Stored data entries:
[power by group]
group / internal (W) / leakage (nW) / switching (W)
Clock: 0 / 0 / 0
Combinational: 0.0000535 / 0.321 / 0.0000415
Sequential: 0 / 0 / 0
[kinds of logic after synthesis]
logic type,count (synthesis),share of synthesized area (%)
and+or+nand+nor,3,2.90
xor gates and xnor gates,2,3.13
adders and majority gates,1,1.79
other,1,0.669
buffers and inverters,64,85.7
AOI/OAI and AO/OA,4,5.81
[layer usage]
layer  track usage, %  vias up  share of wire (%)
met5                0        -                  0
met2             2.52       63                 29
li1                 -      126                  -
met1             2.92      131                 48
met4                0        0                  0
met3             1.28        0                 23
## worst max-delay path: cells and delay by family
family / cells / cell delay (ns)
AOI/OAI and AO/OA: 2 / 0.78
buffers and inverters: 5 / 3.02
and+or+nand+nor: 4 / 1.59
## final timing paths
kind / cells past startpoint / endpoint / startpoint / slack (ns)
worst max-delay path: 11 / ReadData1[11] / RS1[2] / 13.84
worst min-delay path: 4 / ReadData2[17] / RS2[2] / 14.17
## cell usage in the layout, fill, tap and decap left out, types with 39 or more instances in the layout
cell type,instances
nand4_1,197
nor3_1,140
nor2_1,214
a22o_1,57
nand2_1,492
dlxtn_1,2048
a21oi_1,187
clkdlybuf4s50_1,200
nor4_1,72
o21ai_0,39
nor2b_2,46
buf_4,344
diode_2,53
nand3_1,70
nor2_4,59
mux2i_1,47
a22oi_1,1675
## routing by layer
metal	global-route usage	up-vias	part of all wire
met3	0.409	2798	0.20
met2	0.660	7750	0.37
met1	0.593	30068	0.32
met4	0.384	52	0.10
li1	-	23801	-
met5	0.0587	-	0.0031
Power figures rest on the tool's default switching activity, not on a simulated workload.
<file path="flow/design.v">
module adder(
input [63:0] A,
input [63:0] B,
output [63:0] C
);
assign C = A + B;
endmodule
module instruction_fetch(
input reset, clk,
output wire[31:0] instruction
);
wire [63:0] PC_out, out;
adder add(.A(PC_out), .B(64'd4), .C(out));
program_counter pc(.clk(clk), .reset(reset),.PC_in(out), .PC_out(PC_out));
Instruction_memory im(.Instruction_address(PC_out), .Instruction(instruction));
endmodule
module Instruction_memory(
input [63:0] Instruction_address,
output reg[31:0] Instruction
 );
reg [7:0] memory [63:0];
initial begin
  memory[0] <= 8'b10110011;
  memory[1] <= 8'b00001011;
  memory[2] <= 8'b01100000;
  memory[3] <= 8'b00000001;
  memory[4] <= 8'b00110011;
  memory[5] <= 8'b00000110;
  memory[6] <= 8'b10100001;
  memory[7] <= 8'b00000000; 
  memory[8] <= 8'b10000011;
  memory[9] <= 8'b00110111;
  memory[10] <= 8'b00000110;
  memory[11] <= 8'b00000000;
  memory[12] <= 8'b10010011;
  memory[13] <= 8'b10000001;
  memory[14] <= 8'b10001011;
  memory[15] <= 8'b00000000;
  memory[16] <= 8'b10110011;
  memory[17] <= 8'b10000110;
  memory[18] <= 8'b10100001;
  memory[19] <= 8'b00000000;
  memory[20] <= 8'b00000011;
  memory[21] <= 8'b10111000;
  memory[22] <= 8'b00000110;
  memory[23] <= 8'b00000000;
  memory[24] <= 8'b01100011;
  memory[25] <= 8'b01000100;
  memory[26] <= 8'b11111000;
  memory[27] <= 8'b00000001;
  memory[28] <= 8'b01100011;
  memory[29] <= 8'b00001000;
  memory[30] <= 8'b00000000;
  memory[31] <= 8'b00000000;
  memory[32] <= 8'b10110011;
  memory[33] <= 8'b00000010;
  memory[34] <= 8'b11110000;
  memory[35] <= 8'b00000000;
  memory[36] <= 8'b00100011;
  memory[37] <= 8'b00110000;
  memory[38] <= 8'b00000110;
  memory[39] <= 8'b00000001;
  memory[40] <= 8'b00100011;
  memory[41] <= 8'b10110000;
  memory[42] <= 8'b01010110;
  memory[43] <= 8'b00000000;
 memory[44] <= 8'b10010011;
  memory[45] <= 8'b10001011;
  memory[46] <= 8'b00011011;
  memory[47] <= 8'b00000000;
  memory[48] <= 8'b11100011;
  memory[49] <= 8'b10011010;
  memory[50] <= 8'b10111011;
  memory[51] <= 8'b11111100;
  memory[52] <= 8'b00010011;
  memory[53] <= 8'b00001011;
  memory[54] <= 8'b00011011;
  memory[55] <= 8'b00000000;
  memory[56] <= 8'b00010011;
  memory[57] <= 8'b00000001;
  memory[58] <= 8'b01000001;
  memory[59] <= 8'b00000000;
  memory[60] <= 8'b11100011;
  memory[61] <= 8'b00010010;
  memory[62] <= 8'b10111011;
  memory[63] <= 8'b11111100;
end
always @(*)
	begin
		Instruction = {memory[Instruction_address[3:0] + 3], memory[Instruction_address[3:0] + 2], memory[Instruction_address[3:0] + 1], memory[Instruction_address[3:0]]};
	end
endmodule
module program_counter(
input [63:0] PC_in,
input clk, reset,
output reg[63:0] PC_out
);
always @(posedge clk or posedge reset)
begin
if (reset)
begin
PC_out = 0;
end
else
begin
PC_out =PC_in;
end
end
endmodule
</file>
<file path="flow/config.mk">
export PLATFORM = sky130hd
export DESIGN_NAME = instruction_fetch
export DESIGN_NICKNAME = instruction_fetch
export VERILOG_FILES = /design/flow/design.v
export SDC_FILE = /design/flow/constraint.sdc
export NUM_CORES = 4
export LEC_CHECK = 1
export CORE_AREA = 10 10 70 70
export DIE_AREA = 0 0 80 80
</file>
<file path="flow/run.sh">
#!/bin/bash
# OpenROAD 26Q1-2900-gdf79404cd8, Yosys 0.63+post, stock flow scripts
make -C /OpenROAD-flow-scripts/flow DESIGN_CONFIG=/design/flow/config.mk WORK_HOME=/design/flow/orfs finish
</file>
<file path="flow/constraint.sdc">
current_design instruction_fetch

set clk_period 1.0
set clk_io_pct 0.2

create_clock -name clk0 -period $clk_period [get_ports {clk}]

set non_clock_inputs [all_inputs -no_clocks]
set_input_delay [expr $clk_period * $clk_io_pct] -clock clk0 $non_clock_inputs
set_output_delay [expr $clk_period * $clk_io_pct] -clock clk0 [all_outputs]
</file>
==> impl_metrics.tcl <==
# metrics dict for downstream scripts
set metrics [dict create \
    status "complete, but fails checks" \
    violations "setup timing" \
    required_ns 0.80 \
    finalCriticalPeriod_ns 1.334 \
    clk_path_buf_depth 2 \
    pre_cts_ws_ns -0.4319 \
    die-width_um 80 \
    cp.arrival_ns 1.13 \
    first_pass_iters 2 \
    finalWeightedCongestion 0.7246 \
    place_inst 95 \
    max_freq_mhz 749.7 \
    ys_types 5 \
    setup_viol 18 \
    slew_violations 0 \
    top_cell_area_share_pct 52.67 \
    rows 21 \
    fp_util_pct 9.597 \
    chipArea_um2 6400 \
    leakagePower_nw 0.3087 \
    largest_reg_flops 2 \
    log.warning_count 33 \
    placed_cell_area_um2 475.5 \
    io_pins 34 \
    track_usage_pct 2.428 \
    grt_overflow 0 \
    routed_wl_um 903 \
    cp_max_fo 4 \
    drt-initial-drc-count 3 \
    yosysMostFrequentCell "buf_4" \
    ctsRootBufferMaster "clkbuf_4" \
    finalHoldViolations 0 \
    final_cell_area_um2 660.6 \
    seq_area_frac_synth_pct 15.27 \
    finalClockPeriodUsage_pct 133.4 \
    vias_per_cell 2.431 \
    ir_drop_v 0.0001388 \
    syn_to_final_growth_pct 101.5 \
    antenna_found_initial 0 \
    netlist_area_um2 327.8 \
    r2r-start "pc.PC_out[2]" \
    wl_per_cell_um 8.284 \
    drive_gt1_share_pct 71.43 \
    ys_area_um2 327.8 \
    holdBufCountCts 0 \
    syn_area_per_cell_um2 8.405 \
    io_buffers 19 \
    grt_max_degree 6 \
    cts_buffers 3 \
    crit_path_end_kind "output port" \
    crit_start "pc.PC_out[2]" \
    grt_pass1_vias 328 \
    drc_errors 0 \
    via_count 265 \
    rsz0062_at_grt "yes" \
    skew_ns 0.001218 \
    synthCells 39 \
    cts_max_level 1 \
    ys_cells 39 \
    cts_tree "built" \
    area_leaders "buf_4 (53%), ha_1 (23%), dfrtp_1 (15%), inv_1 (6.9%), conb_1 (2.3%)" \
    flop_cell "dfrtp_1" \
    dp_hpwl_um 710.2 \
    ant_nets 0 \
    edf_count 0 \
    tns_ns -4.154 \
    hold_path.class "primary input to async pin" \
    start_kind "flop" \
    synthTopCellsByCount "buf_4 (23), ha_1 (6), inv_1 (6)" \
    async_flop_share_pct 100.0 \
    die-height_um 80 \
    clock_sinks 2 \
    ys_ff 2 \
    fin_ws_ns -0.3339 \
    cts.reportedPaths.clkPinSlew_ns 0.03 \
    clock_latency_ns 0.22 \
    core_um2 3416 \
    n_antenna_cell 0 \
    grt_first_pass_wirelength_um 1331 \
    maxCapViolations 0 \
    yosys.area.top_type "buf_4" \
    instances_no_fill 109 \
    powerDensity_nw_per_um2 390.6 \
    critPathKind "flop to output port" \
    ys_warn_count 2 \
]
==> worst max-delay path, stage by stage (launching register included) <==
cell and delay [ns]:
dfrtp_2 0.42, buf_6 0.13, buf_6 0.11, ha_4 0.15
buf_6 0.10
==> cell families after synthesis <==
kind of cell / count (synthesis) / synth area share (%)
other: 2 / 2.291
flip-flops: 2 / 15.27
buffers and inverters: 29 / 59.54
adder cells (fa/ha/maj): 6 / 22.90
==> where the power goes <==
part / internal (W) / switching (W)
clock network: 0.000132 / 0.0000366
logic: 0.00000365 / 0.00000473
registers: 0.0000816 / 0
total: 0.000217 / 0.0000413
==> per-layer routing <==
metal  track usage, %  wire, µm
met1            2.649       340
met2            4.013       428
met3            1.364       134
met4           0.5282         0
met5                0         0
==> stage by stage <==
step | power, W | util, % | hold WS [ns]
6_report | 0.0002581 | 19.34 | 0.1422
5_1_grt | 0.0002788 | 19.34 | 0.1427
4_1_cts | 0.0002760 | 18.90 | 0.1304
3_5_place_dp | 0.00009282 | 13.92 | 0.3671
3_3_place_gp | 0.00009415 | 13.92 | 0.3665
2_1_floorplan | 0.0001228 | - | -0.05882
==> cells in the final DEF, fill, tap and decap left out <==
cell	n
conb_1	14
inv_2	4
buf_6	21
dfrtp_1	1
dfrtp_2	1
inv_1	2
clkdlybuf4s50_1	1
clkbuf_4	3
ha_4	6
buf_4	3
buf_2	7
==> final cells by class <==
cell class                 instances  area [µm²]
tap                               46       57.56
timing repair buffer              32       304.0
multi-input combinational         20       202.7
inverter                           6       22.52
sequential                         2       51.30
fill                             363        2755
clock buffer                       3       22.52
==> what timing repair did <==
| item | 4_1_cts | 5_1_grt |
|---|---|---|
| pin swaps | 5 | 3 |
| setup buffers | 12 | 1 |
| resized | 84 | 6 |
| endpoints found under the setup margin | 18 | 19 |
| gates cloned | 0 | 0 |
| endpoints found under the hold margin | 0 | 0 |
==> final timing paths <==
kind	slack (ns)	endpoint	depth (start not counted)
min in group clk0	0.74	pc.PC_out[2]	3
max in group asynchronous	0.73	pc.PC_out[2]	2
min reg2reg	0.74	pc.PC_out[2]	3
min	0.14	pc.PC_out[3]	2
max	-0.33	instruction[15]	4
max reg2reg	0.07	pc.PC_out[3]	3
Power figures rest on the tool's default switching activity, not on a simulated workload.
<file path="flow/design.v">
module pulse_sensor(clk, i_pulse, reset_count, pulse_o);
input i_pulse;  
input clk;  
input reset_count;
output reg [7:0] pulse_o;  
reg [23:0] counter_pulse;  
reg Q1;   
reg D_ff_out;  
parameter ps1 = 1'b0;
parameter ps2 = 1'b1;
reg state;  
reg [11:0] time60_2;  
reg[31:0] timersec;  
reg tim_en;  
always @(posedge clk) 
begin  
     if(reset_count == 1'b0) 
        begin
            Q1 <= 1'b0;
            D_ff_out <= 1'b0;
        end
        else
        begin
             Q1 <= i_pulse;
             D_ff_out <= Q1; 
        end
end
always @(posedge(clk))
begin
    if(reset_count == 1'b0) 
    begin
        timersec <= 24'h000000;
        tim_en <= 1'b0;
    end
    else
    begin
        if(timersec == 24'hC34FFF)  
        begin
            timersec <= 24'h000000;
            tim_en <= 1'b1;
        end
        else 
        begin
             timersec <= timersec + 24'h000001;
             tim_en <= 1'b0;
        end
    end
end
always @(posedge clk) 
begin
        if(reset_count == 1'b0 || tim_en == 1'b1) begin  
            state <= ps1;
            time60_2 <= 12'b000000000000;
            counter_pulse <= 24'h000000;
        end
        else begin
            case(state)
                ps1: if(D_ff_out == 1'b1)begin
                        state <= ps2;
                        counter_pulse <= counter_pulse + 24'h000001;
                    end
                    else begin
                        state <= ps1;
                    end
                ps2: if (time60_2 == 12'h5A9) begin  
                        state <= ps1;
                        time60_2 <= 12'b000000000000;
                    end
                    else begin
                        time60_2 <= time60_2 + 12'b000000000001;
                        state <= ps2;
                    end
                default : begin
                        state <= ps1;
                        time60_2 <= 12'b000000000000;
                        counter_pulse <= 24'h000000; end
            endcase
        end
end 
always @(posedge clk)
begin
    if(reset_count == 1'b0 )
    begin
        pulse_o <= 8'h00;
    end
    else begin
        if (tim_en == 1'b1) begin  
            pulse_o <= (((counter_pulse*256)/4096)-50); 
        end
    end
end
endmodule
</file>
===== flow/run.sh =====
#!/bin/bash
# OpenROAD 26Q1-2900-gdf79404cd8, Yosys 0.63+post, stock flow scripts
make -C /OpenROAD-flow-scripts/flow DESIGN_CONFIG=/design/flow/config.mk WORK_HOME=/design/flow/orfs finish

===== flow/config.mk =====
export PLATFORM = sky130hd
export DESIGN_NAME = blink
export DESIGN_NICKNAME = blink
export VERILOG_FILES = /design/flow/design.v
export SDC_FILE = /design/flow/constraint.sdc
export NUM_CORES = 4
export LEC_CHECK = 1
export CORE_UTILIZATION = 30

===== flow/constraint.sdc =====
current_design blink

set clk_period 3.0
set clk_io_pct 0.2

create_clock -name clk0 -period $clk_period [get_ports {clk}]

set non_clock_inputs [all_inputs -no_clocks]
set_input_delay [expr $clk_period * $clk_io_pct] -clock clk0 $non_clock_inputs
set_output_delay [expr $clk_period * $clk_io_pct] -clock clk0 [all_outputs]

About this exercise ▸ From the records above, copy each line that contains the word "family".

Written response ▸
## worst max-delay path: cells and delay by family
family / cells / cell delay (ns)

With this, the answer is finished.